Some companies try to do build-outs on multiple providers at the same time in an attempt to hedge the risk of going all in on one. I think this is counterproductive and actually increases the risk of an unsuccessful outcome. For smaller shops, pick a provider and focus efforts on productionizing it. Leverage managed services where you can, and don’t use multi-cloud as a reason not to. For larger companies, it’s not unreasonable to have build-outs on multiple providers, but it should be done through controlled experimentation. And that’s one of the benefits of cloud, we can make limited investments and experiment without big up-front expenditures—watch out for that with the multi-cloud PaaS offerings and service contracts.
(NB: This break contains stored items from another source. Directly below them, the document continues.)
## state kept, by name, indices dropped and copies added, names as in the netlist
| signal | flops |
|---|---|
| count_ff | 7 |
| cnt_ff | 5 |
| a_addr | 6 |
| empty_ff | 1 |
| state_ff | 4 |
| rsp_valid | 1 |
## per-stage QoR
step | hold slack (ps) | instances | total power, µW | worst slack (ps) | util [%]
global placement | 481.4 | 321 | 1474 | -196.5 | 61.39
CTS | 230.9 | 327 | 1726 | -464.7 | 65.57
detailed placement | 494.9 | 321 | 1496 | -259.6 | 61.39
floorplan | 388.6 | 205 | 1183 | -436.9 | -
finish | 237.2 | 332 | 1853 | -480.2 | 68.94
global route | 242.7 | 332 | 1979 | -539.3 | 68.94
### config.mk
export PLATFORM = sky130hd
export DESIGN_NAME = etr_ram
export DESIGN_NICKNAME = d
export VERILOG_FILES = /design/src/rtl/etr_ram.sv
export SDC_FILE = /design/constraint.sdc
export NUM_CORES = 1
export LEC_CHECK = 0
export ABC_CLOCK_PERIOD_IN_PS = 2000
export BUFFER_PORTS_ARGS = -buffer_cell sky130_fd_sc_hd__buf_2
export CORE_MARGIN = 5
export CORE_UTILIZATION = 47
export CTS_CLUSTER_DIAMETER = 100
export CTS_CLUSTER_SIZE = 25
export DETAILED_ROUTE_END_ITERATION = 7
export SLEW_MARGIN = 20
export SYNTH_ARGS = -nofsm -noshare
export SYNTH_HDL_FRONTEND = slang
export SYNTH_SLANG_ARGS = --single-unit
### constraint.sdc
create_clock -name i_clk -period 2 [get_ports i_clk]
set_input_delay 0.1 -clock i_clk [delete_from_list [all_inputs] [get_ports i_clk]]
set_output_delay 0.1 -clock i_clk [all_outputs]
set_load 0.05 [all_outputs]
### src/rtl/etr_ram.sv
// ----------------------------------------------------------------------------
// etr_ram
// Generic simple dual port ram, one write and one registered read port.
// ----------------------------------------------------------------------------
`default_nettype none

module etr_ram #(
    parameter int WIDTH = 8,
    parameter int DEPTH = 16
) (
    input  wire logic                     i_clk,
    input  wire logic                     i_we,
    input  wire logic [$clog2(DEPTH)-1:0] i_waddr,
    input  wire logic [WIDTH-1:0]         i_wdata,
    input  wire logic                     i_re,
    input  wire logic [$clog2(DEPTH)-1:0] i_raddr,
    output logic      [WIDTH-1:0]         o_rdata
);

    logic [WIDTH-1:0] r_mem [DEPTH];
    logic [WIDTH-1:0] r_rdata;

    always_ff @(posedge i_clk) begin
        if (i_we) begin
            r_mem[i_waddr] <= i_wdata;
        end
        if (i_re) begin
            r_rdata <= r_mem[i_raddr];
        end
    end

    assign o_rdata = r_rdata;

endmodule

`default_nettype wire

After elaboration in Yosys (flattened, before gate mapping)
Memory sizes are Yosys's and may differ from the RTL's. A register that Yosys moved wholly into a read port is not among the register bits.
Index checks and enable logic that the tools add are counted.
{"block": "op_classes", "n_addsub": 0, "multipliers": 0, "div": 0, "n_lt_le_gt_ge": 0, "eq_ne": 0, "n_shift": 0, "muxes": 2, "n_bitwise": 0, "reduce_logical": 0}
{"op": "1-bit two-way mux", "n": 2}
{"block": "totals", "register_bits": 0, "latch_bits": 0, "mem_bits_rw": 128, "mem_bits_ro": 0, "inputBits": 19, "output_inout_bits": 8, "wordCells": 3, "memories": 1}
{"memory": "r_mem", "depth": 16, "word_bits": 8, "read_ports": 1, "rd_clocked_by_memory_dff": 1, "write_ports": 1, "line_no": "20", "rtl": "logic [WIDTH-1:0] r_mem [DEPTH];"}

Logic depth before layout (Yosys ltp)
Gate-level depths: netlist of run 1.
{"block": "logic_depth", "ltp_word": 2, "depth_mapped": 5, "ltp_nobuf": 3}

Least setup slack after synthesis of run 1
Ideal clock, no wire load.
{"block": "synth_timing", "path_type": "input to register", "from": "input port i_waddr[2]", "to": "memory r_mem[0][0], enable pin", "setup_ns": 0.383, "arrival_ns": 1.210, "required_ns": 1.617, "setup_slack_ns": 0.407, "path_stages": 2, "path_buffers": 0, "path_cell_list": "or3b_2 nor3_1"}
{"item": "from (decl)", "line_no": "13", "rtl": "input wire logic [$clog2(DEPTH)-1:0] i_waddr,"}
{"item": "to (decl)", "line_no": "20"}
Straight into the memory's write port.

==> results of run 1 <==
final cells by class:
cell class,count,area share
Sequential cell,136,0.646
Timing Repair Buffer,57,0.0649
Tap cell,140,0.0277
Clock inverter,13,0.0285
Multi-Input combinational cell,83,0.167
Clock buffer,18,0.0661
registers in the layout, summed over array words and instances, names as in the netlist:
signal   cells
r_mem      128
o_rdata      8
logic make-up (layout without fill, tap and decap cells):
group                  after synthesis  count (layout)  synth area share
AOI/OAI and AO/OA                   16              16            0.0230
buffers and inverters               10              88            0.0165
DFF                                136             136             0.781
muxes                               32              32             0.148
and+or+nand+nor                     35              35            0.0314
through the flow:
stage / cells / setup slack, ps
detailed placement: 407 / 291
global placement: 407 / 321
floorplan: 229 / 407
CTS: 447 / 469
finish: 447 / 490
global route: 447 / 442
cells in the final DEF, fill, tap and decap left out, types with 2 or more instances in the layout:
| cell type | instances |
|---|---|
| nor3_1 | 4 |
| mux4_2 | 18 |
| clkinv_2 | 3 |
| nand2b_1 | 2 |
| clkbuf_16 | 16 |
| edfxtp_1 | 136 |
| buf_4 | 20 |
| bufinv_16 | 4 |
| clkinv_4 | 3 |
| nor2_1 | 13 |
| a22oi_1 | 16 |
| buf_12 | 2 |
| dlygate4sd3_1 | 9 |
| mux4_1 | 14 |
| nand3b_1 | 2 |
| clkinvlp_4 | 2 |
| nand2_1 | 9 |
| buf_2 | 26 |
worst max-delay path by stage:
stage                start     endpoint
4_1_cts        r_mem[9][4]   o_rdata[4]
3_3_place_gp    i_raddr[0]   o_rdata[0]
3_5_place_dp    i_raddr[0]   o_rdata[0]
6_report       r_mem[9][4]   o_rdata[4]
2_1_floorplan   i_waddr[2]  r_mem[0][0]
5_1_grt        r_mem[9][4]   o_rdata[4]
power by group:
group	internal [mW]	total [mW]	leakage, nW	switching [mW]
logic	0.141	0.353	0.636	0.212
registers	3.21	3.23	1.24	0.0193
clock network	2.01	3.10	0.288	1.09
metal layers:
layer  wire length (um)  global-route usage  share of wire  vias up
met5                  0                   0              0        -
met4                 43              0.0477         0.0043        0
met3                628              0.0470          0.063        2
met2               4990               0.258           0.50       77
met1               4280               0.224           0.43     1254
li1                   -                   -              -     1112
worst max-delay path: cells and delay by family (launching register included):
family	cells	cell delay, ps
DFF	1	350
muxes	1	510
AOI/OAI and AO/OA	1	290
and+or+nand+nor	1	110
==> results by group, run 1 <==
Outcome
  – Outcome: completed

Placement
  – Quantity of I/O buffers inserted on ports: 26
  – Final estimated routing congestion in global placement: 0.673
  – Instance area after placement: 5640 um2
  – Detail Placement HPWL: 6.42 mm

Synth
  – Most used flip-flop cell after synthesis: edfxtp_1
  – Mean area per synthesized cell: 22.8 um2
  – FF+latch count, synth: 136
  – Cell accounting for the most synthesized area: edfxtp_1
  – Sequential area share after synthesis: 0.781
  – Unique cell type count in the Yosys netlist: 18
  – Number of nets produced by synthesis: 248
  – Synthesis Warnings: 0
  – Number of enable-type register cells in the synthesized netlist: 136
  – Dominant cell by count in the synthesized netlist: edfxtp_1
  – Gate count of the mapped netlist: 229
  – Cell area after synthesis: 5230 um2
  – Leading post-synthesis cells by instance count: 136 x edfxtp_1, 18 x mux4_2, 16 x a22oi_1
  – Async set-or-reset flop fraction in the synthesized netlist: 0
  – Synth top area cells: edfxtp_1 78%, mux4_2 7.8%, mux4_1 7.0%, a22oi_1 2.3%, nor2_1 0.93%
  – Synth top area share: 0.781

Floorplanning
  – Rows: 38
  – Height of the die: 115 um
  – Die ar.: 13300 um2
  – Starting density of the core: 0.480
  – Core outline area: 10900 um2
  – Overall die width: 115 um
  – # IOs: 27

Power and ir drop
  – Static Leakage: 2.16 nW
  – Tot Pwr: 6.68 mW
  – PwrDens: 1060 nW/um2
  – Maximum ir drop on the vdd rail: 622 uV

Layout
  – Reg area: 4080 um2
  – Net count of the finished layout: 314
  – Final design utilization: 0.581
  – Area overhead of the layout relative to synthesis: 21.0%
  – Fill cell total of the finished layout: 795
  – Area taken by multi-input logic gates: 1060 um2
  – Share of final-layout standard cells stronger than drive strength 1: 0.313
  – Antenna diode instance count: 0
  – Cell area after layout: 6320 um2

Worst setup path
  – CP startpoint kind: flip-flop
  – Required time of the worst setup path: 2230 ps
  – Worst Reg2Reg Path Length in Cells: 3
  – Data arrival time of the critical path: 1740 ps
  – Slowest Stage Delay on Critical Path: 510 ps
  – CP max-delay cell: mux4_1
  – Launch instance of the worst register-to-register path: r_mem[9][4]
  – FF-to-FF setup slack: 490 ps
  – R2R Path End: o_rdata[4]
  – Setup CP Type: reg2reg
  – Crit end category: flip-flop
  – Cell chain of the critical path: mux4_1 > a22oi_1 > nand2_1
  – Maximum net fanout on the critical path: 1

Clock network
  – Resize count post-CTS: 0
  – Cts hold-fix bufs: 9
  – Skew-Pair Late Insertion Delay: 500 ps
  – Buffer type at the clock tree root: clkbuf_8
  – Level count of the clock H-tree: 4
  – CTS clk-pin slew, worst paths: 60 ps
  – TritonCTS buffer count: 17
  – Number of buffers inserted to repair setup after CTS: 0
  – Max Buffers Root-to-Sink: 2
  – CTS tree: built
  – CTS sink count: 136

Route
  – Post-detailed-route wirelength per cell: 22.2 um
  – Via count: 2445
  – Post-DRT Antenna Nets: 0
  – Vias per Instance: 5.47
  – DRC marker count from the first detailed-route iteration: 176
  – Total wirelength of the detailed-routed design: 9.94 mm
  – # DRC: 0
  – Detailed Routing Iterations Pass 1: 4

STA
  – Setup skew after layout: 6.34 ps
  – Final hold violation count: 0
  – Worst Tran Pin Value: 433 ps
  – Final critical delay including setup and external delays: 1510 ps
  – Highest Clock Rate: 0.662 GHz
  – Setup violations, final: 0
  – Post-Route Setup TNS: 0 ps
  – Crit share post-route: 0.755
  – Worst hold margin: 175 ps
  – RSZ-0062 raised after global routing: no
  – Max Slew Vio Count: 0
  – Relative slew slack: 0.712

Hold path
  – Hold Crit Start: i_waddr[0]
  – Endpoint with the worst hold slack: r_mem[12][5]
  – Hold/Removal Path Class: in2reg
  – Hold path cells: 3

Job
  – Max Cap Viol: 0

GRT
  – Initial antenna violation count: 0
  – Grt total ovfl: 0
  – Vias in the first global route: 2612
  – Global-route wire length before repair: 15.2 mm
  – Total Routing Usage GR: 0.163
  – Pin count of the biggest net entering global routing: 22
No activity file was read; power rests on OpenSTA's default activity.
==> run 2: changes to the inputs <==
--- a/config.mk
+++ b/config.mk
@@ -5,7 +5,7 @@
 export SDC_FILE = /design/constraint.sdc
 export NUM_CORES = 1
 export LEC_CHECK = 0
-export ABC_CLOCK_PERIOD_IN_PS = 2000
+export ABC_CLOCK_PERIOD_IN_PS = 1500
 export BUFFER_PORTS_ARGS = -buffer_cell sky130_fd_sc_hd__buf_2
 export CORE_MARGIN = 5
 export CORE_UTILIZATION = 47
==> constraint.sdc (replaced) <==
create_clock -name i_clk -period 1.5 [get_ports i_clk]
set_input_delay 0.075 -clock i_clk [delete_from_list [all_inputs] [get_ports i_clk]]
set_output_delay 0.075 -clock i_clk [all_outputs]
set_load 0.05 [all_outputs]
==> results by group, run 2 (synthesized netlist as in run 1, its figures left out) <==
Clock network
  – Number of buffers inserted to repair setup after CTS: 0 (unchanged)
  – CTS clk-pin slew, worst paths: 60 ps (about the same)
  – TritonCTS buffer count: 17 (unchanged)
  – Buffer type at the clock tree root: clkbuf_8 (unchanged)
  – Max Buffers Root-to-Sink: 2 (unchanged)
  – CTS tree: built (unchanged)
  – Skew-Pair Late Insertion Delay: 510 ps (was 500 ps)
  – CTS sink count: 136 (unchanged)
  – Level count of the clock H-tree: 4 (unchanged)

Layout
  – Register with the highest flop count: r_mem (unchanged)
  – Most frequent cells in the layout: 136 x edfxtp_1, 26 x buf_2, 23 x buf_4, 20 x mux4_2, 16 x clkbuf_16 (was 136 x edfxtp_1, 26 x buf_2, 20 x buf_4, 18 x mux4_2)
  – Antenna diode instance count: 0 (unchanged)
  – Share of final-layout standard cells stronger than drive strength 1: 0.347 (was 0.313)
  – Commonest non-fill, non-tap cell in the layout: edfxtp_1 (unchanged)
  – Area overhead of the layout relative to synthesis: 22.5% (was 21.0%)
  – Net count of the finished layout: 320 (was 314)
  – Fin cells: 454 (was 447)
  – Max FFs per register: 128 (unchanged)

Worst setup path
  – CP startpoint kind: flip-flop (unchanged)
  – Launch instance of the worst register-to-register path: r_mem[9][5] (was r_mem[9][4])
  – Required time of the worst setup path: 1760 ps (was 2230 ps)
  – FF-to-FF setup slack: 30 ps (was 490 ps)
  – Maximum net fanout on the critical path: 1 (unchanged)
  – Worst setup path endpoint: o_rdata[5] (was o_rdata[4])
  – Setup CP Type: reg2reg (unchanged)
  – Worst Reg2Reg Path Length in Cells: 3 (unchanged)
  – Crit end category: flip-flop (unchanged)
  – R2R Path End: o_rdata[5] (was o_rdata[4])
  – Data arrival time of the critical path: 1730 ps (was 1740 ps)
  – Worst setup startpoint: r_mem[9][5] (was r_mem[9][4])

Route
  – Via count: 2567 (was 2445)
  – Total wirelength of the detailed-routed design: 10.2 mm (was 9.94 mm)
  – DRC marker count from the first detailed-route iteration: 270 (was 176)
  – Vias per Instance: 5.65 (was 5.47)
  – # DRC: 0 (unchanged)
  – Post-DRT Antenna Nets: 0 (unchanged)
  – Detailed Routing Iterations Pass 1: 4 (unchanged)
  – Post-detailed-route wirelength per cell: 22.4 um (was 22.2 um)

Placement
  – Pre-CTS WS: -207 ps (was 291 ps)
  – Placed Cells: 413 (was 407)
  – Detail Placement HPWL: 6.58 mm (was 6.42 mm)
  – Final estimated routing congestion in global placement: 0.734 (was 0.673)
  – Quantity of I/O buffers inserted on ports: 26 (unchanged)

STA
  – Post-Route Setup TNS: 0 ps (unchanged)
  – Worst Tran Pin Value: 890 ps (was 433 ps)
  – Post-layout worst setup margin: 32.9 ps (was 490 ps)
  – RSZ-0062 raised after global routing: no (unchanged)
  – Max Slew Vio Count: 0 (unchanged)
  – Final hold violation count: 0 (unchanged)
  – Setup skew after layout: 7.44 ps (was 6.34 ps)
  – Final critical delay including setup and external delays: 1470 ps (was 1510 ps)
  – Highest Clock Rate: 0.682 GHz (was 0.662 GHz)
  – Relative slew slack: 0.404 (was 0.712)
  – Crit share post-route: 0.978 (was 0.755)
  – Setup violations, final: 0 (unchanged)
  – Worst hold margin: 136 ps (was 175 ps)

Power and ir drop
  – PwrDens: 1370 nW/um2 (was 1060 nW/um2)
  – Static Leakage: 2.18 nW (was 2.16 nW)
  – Maximum ir drop on the vdd rail: 662 uV (was 622 uV)
  – Tot Pwr: 8.76 mW (was 6.68 mW)

Floorplanning
  – Height of the die: 115 um (unchanged)
  – # IOs: 27 (unchanged)
  – Starting density of the core: 0.480 (unchanged)
  – Core outline area: 10900 um2 (unchanged)
  – Overall die width: 115 um (unchanged)
  – Die ar.: 13300 um2 (unchanged)
  – Rows: 38 (unchanged)

GRT
  – Pin count of the biggest net entering global routing: 23 (was 22)
  – Global-route wire length before repair: 15.7 mm (was 15.2 mm)
  – Initial antenna violation count: 0 (unchanged)
  – Grt total ovfl: 0 (unchanged)
  – Total Routing Usage GR: 0.168 (was 0.163)
  – Vias in the first global route: 2715 (was 2612)

Hold path
  – Hold path cells: 3 (unchanged)
  – Hold/Removal Path Class: in2reg (unchanged)

Job
  – Max Cap Viol: 0 (unchanged)

Outcome
  – Outcome: completed (unchanged)
-- run 2: layer usage --
metal | GRT usage | part of all wire | vias up
met5 | 0 | 0 | -
met4 | 0.0493 | 0.011 | 0
met3 | 0.0538 | 0.074 | 13
met2 | 0.259 | 0.49 | 89
met1 | 0.234 | 0.43 | 1343
li1 | - | - | 1122
-- run 2: final cells by class --
cell class                 instances  area [um2]
clock buffer                      21         429
sequential                       136        4080
tap                              140         175
fill                             786        4490
timing repair buffer              63         493
multi-input combinational         83        1090
clock inverter                    11         130
-- run 2: worst max-delay path, stage by stage, from the launching register on --
cell      delay [ps]
edfxtp_1         350
mux4_1           530
a22oi_2          250
nand2_1           80
-- run 2: where the power goes --
group	internal [mW]	switching [mW]
Clock	2.50	1.44
Sequential	4.28	0.0242
Combinational	0.213	0.299
Total	7.00	1.76
-- run 2: through the flow --
stage | utilization | area, um2
finish | 0.588 | 6400
floorplan | - | 5230
global placement | 0.526 | 5720
CTS | 0.588 | 6400
global route | 0.588 | 6400
detailed placement | 0.526 | 5720
-- run 2: worst min-delay path by stage --
stage          slack, ps  startpoint           to
4_1_cts              120  i_waddr[0]  r_mem[0][5]
3_3_place_gp         460  i_wdata[6]  r_mem[6][6]
6_report             140  i_waddr[0]  r_mem[0][2]
3_5_place_dp         470  i_wdata[6]  r_mem[6][6]
2_1_floorplan        170  i_wdata[0]  r_mem[0][0]
5_1_grt              140  i_waddr[1]  r_mem[0][0]
-- run 2: what timing repair did --
item                       4_1_cts  5_1_grt
hold endpoints to repair       136        0
pin swaps                        0        4
resized for setup                5        4
setup endpoints to repair        5        6
hold buffers                     9        0
cloned                           0        0
==> run 3: changes to the inputs <==
--- a/config.mk
+++ b/config.mk
@@ -8,7 +8,7 @@
 export ABC_CLOCK_PERIOD_IN_PS = 1500
 export BUFFER_PORTS_ARGS = -buffer_cell sky130_fd_sc_hd__buf_2
 export CORE_MARGIN = 5
-export CORE_UTILIZATION = 47
+export CORE_UTILIZATION = 39
 export CTS_CLUSTER_DIAMETER = 100
 export CTS_CLUSTER_SIZE = 25
 export DETAILED_ROUTE_END_ITERATION = 7
==> results by group, run 3 (synthesized netlist as in run 1, its figures left out) <==
GRT
  – Vias in the first global route: 2605 (was 2715)
  – Total Routing Usage GR: 0.138 (was 0.168)
  – Grt total ovfl: 0 (unchanged)
  – Global-route wire length before repair: 15.8 mm (was 15.7 mm)
  – Initial antenna violation count: 0 (unchanged)
  – Pin count of the biggest net entering global routing: 33 (was 23)

Clock network
  – Max Buffers Root-to-Sink: 2 (unchanged)
  – TritonCTS buffer count: 17 (unchanged)
  – CTS sink count: 136 (unchanged)
  – Number of buffers inserted to repair setup after CTS: 0 (unchanged)
  – Cts hold-fix bufs: 0 (was 9)
  – Buffer type at the clock tree root: clkbuf_16 (was clkbuf_8)
  – CTS clk-pin slew, worst paths: 60 ps (about the same)
  – Skew-Pair Late Insertion Delay: 410 ps (was 510 ps)
  – CTS tree: built (unchanged)
  – Level count of the clock H-tree: 4 (unchanged)

STA
  – Worst hold margin: 49.9 ps (was 136 ps)
  – Crit share post-route: 0.977 (was 0.978)
  – Highest Clock Rate: 0.682 GHz (about the same)
  – Final critical delay including setup and external delays: 1470 ps (about the same)
  – Final hold violation count: 0 (unchanged)
  – Worst Tran Pin Value: 887 ps (was 890 ps)
  – RSZ-0062 raised after global routing: no (unchanged)
  – Max Slew Vio Count: 0 (unchanged)
  – Setup skew after layout: 4.02 ps (was 7.44 ps)
  – Setup violations, final: 0 (unchanged)
  – Relative slew slack: 0.407 (was 0.404)

Worst setup path
  – R2R Path End: o_rdata[0] (was o_rdata[5])
  – Cell chain of the critical path: mux4_2 > a22oi_2 > nand2_1 (was mux4_1 > a22oi_2 > nand2_1)
  – CP startpoint kind: flip-flop (unchanged)
  – Worst setup startpoint: r_mem[11][0] (was r_mem[9][5])
  – Slowest Stage Delay on Critical Path: 480 ps (was 530 ps)
  – Setup CP Type: reg2reg (unchanged)
  – Data arrival time of the critical path: 1620 ps (was 1730 ps)
  – Worst setup path endpoint: o_rdata[0] (was o_rdata[5])
  – FF-to-FF setup slack: 30 ps (about the same)
  – Maximum net fanout on the critical path: 1 (unchanged)
  – Crit end category: flip-flop (unchanged)
  – Worst Reg2Reg Path Length in Cells: 3 (unchanged)
  – Required time of the worst setup path: 1650 ps (was 1760 ps)
  – Launch instance of the worst register-to-register path: r_mem[11][0] (was r_mem[9][5])
  – CP max-delay cell: mux4_2 (was mux4_1)

Placement
  – Final estimated routing congestion in global placement: 0.716 (was 0.734)
  – Detail Placement HPWL: 6.78 mm (was 6.58 mm)
  – Quantity of I/O buffers inserted on ports: 26 (unchanged)

Layout
  – Most frequent cells in the layout: 136 x edfxtp_1, 26 x buf_2, 19 x mux4_2, 18 x buf_4, 17 x clkbuf_16 (was 136 x edfxtp_1, 26 x buf_2, 23 x buf_4, 20 x mux4_2, 16 x clkbuf_16)
  – Antenna diode instance count: 0 (unchanged)
  – Register with the highest flop count: r_mem (unchanged)
  – Final design utilization: 0.478 (was 0.588)
  – Share of final-layout standard cells stronger than drive strength 1: 0.339 (was 0.347)
  – Max FFs per register: 128 (unchanged)
  – Commonest non-fill, non-tap cell in the layout: edfxtp_1 (unchanged)
  – Area overhead of the layout relative to synthesis: 20.5% (was 22.5%)
  – Net count of the finished layout: 304 (was 320)

Floorplanning
  – # IOs: 27 (unchanged)
  – Overall die width: 126 um (was 115 um)
  – Starting density of the core: 0.396 (was 0.480)
  – Height of the die: 126 um (was 115 um)
  – Core outline area: 13200 um2 (was 10900 um2)
  – Rows: 42 (was 38)
  – Die ar.: 15800 um2 (was 13300 um2)

Route
  – Vias per Instance: 5.18 (was 5.65)
  – Post-detailed-route wirelength per cell: 21.6 um (was 22.4 um)
  – Post-DRT Antenna Nets: 0 (unchanged)
  – DRC marker count from the first detailed-route iteration: 284 (was 270)
  – Detailed Routing Iterations Pass 1: 5 (was 4)
  – Via count: 2456 (was 2567)
  – Total wirelength of the detailed-routed design: 10.2 mm (about the same)
  – # DRC: 0 (unchanged)

Power and ir drop
  – Static Leakage: 2.11 nW (was 2.18 nW)
  – Maximum ir drop on the vdd rail: 1080 uV (was 662 uV)
  – PwrDens: 1400 nW/um2 (was 1370 nW/um2)

Outcome
  – Outcome: completed (unchanged)

Hold path
  – Hold/Removal Path Class: in2reg (unchanged)

Job
  – Max Cap Viol: 0 (unchanged)
[run 3: cell count changes in the layout (fill, tap and decap cells not counted), sizes merged]
cell	before	now
buf	54	47
clkinvlp	1	3
inv	0	1
dlygate4sd3	9	0
clkbuf	21	18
But no, that doesn’t mean multi-cloud doesn’t have a place. Things are never that cut and dry. For large enterprises with multiple business units, multi-cloud is an inevitability. This can be a result of product teams at varying levels of maturity, corporate IT infrastructure, and certainly through mergers and acquisitions. The main value of multi-cloud, and I think one of the few arguments for it, is leveraging the strengths of each cloud where they make sense. This gets back to providers moving up the stack. As they attempt to differentiate with value-added services, multi-cloud starts to become a lot more meaningful. Secondarily, there might be a case for multi-cloud due to data-sovereignty reasons, but I think this is becoming less and less of a concern with the prevalence of regions and availability zones. However, some services, such as Google’s Cloud Spanner, might forgo AZ-granularity due to being “globally available” services, so this is something to be aware of when dealing with regulations like GDPR. Finally, for enterprises with colocation facilities, hybrid cloud will always be a reality, though this gets complicated when extending those out to multiple cloud providers.

If you’re just beginning to dip your toe into cloud, a multi-cloud strategy should not be at the forefront of your mind. It definitely should not be your guiding objective and something that drives core decisions or strategic items for the business. It has a time and place, but outside of that, it’s just a fool’s errand—a distraction from what’s truly important.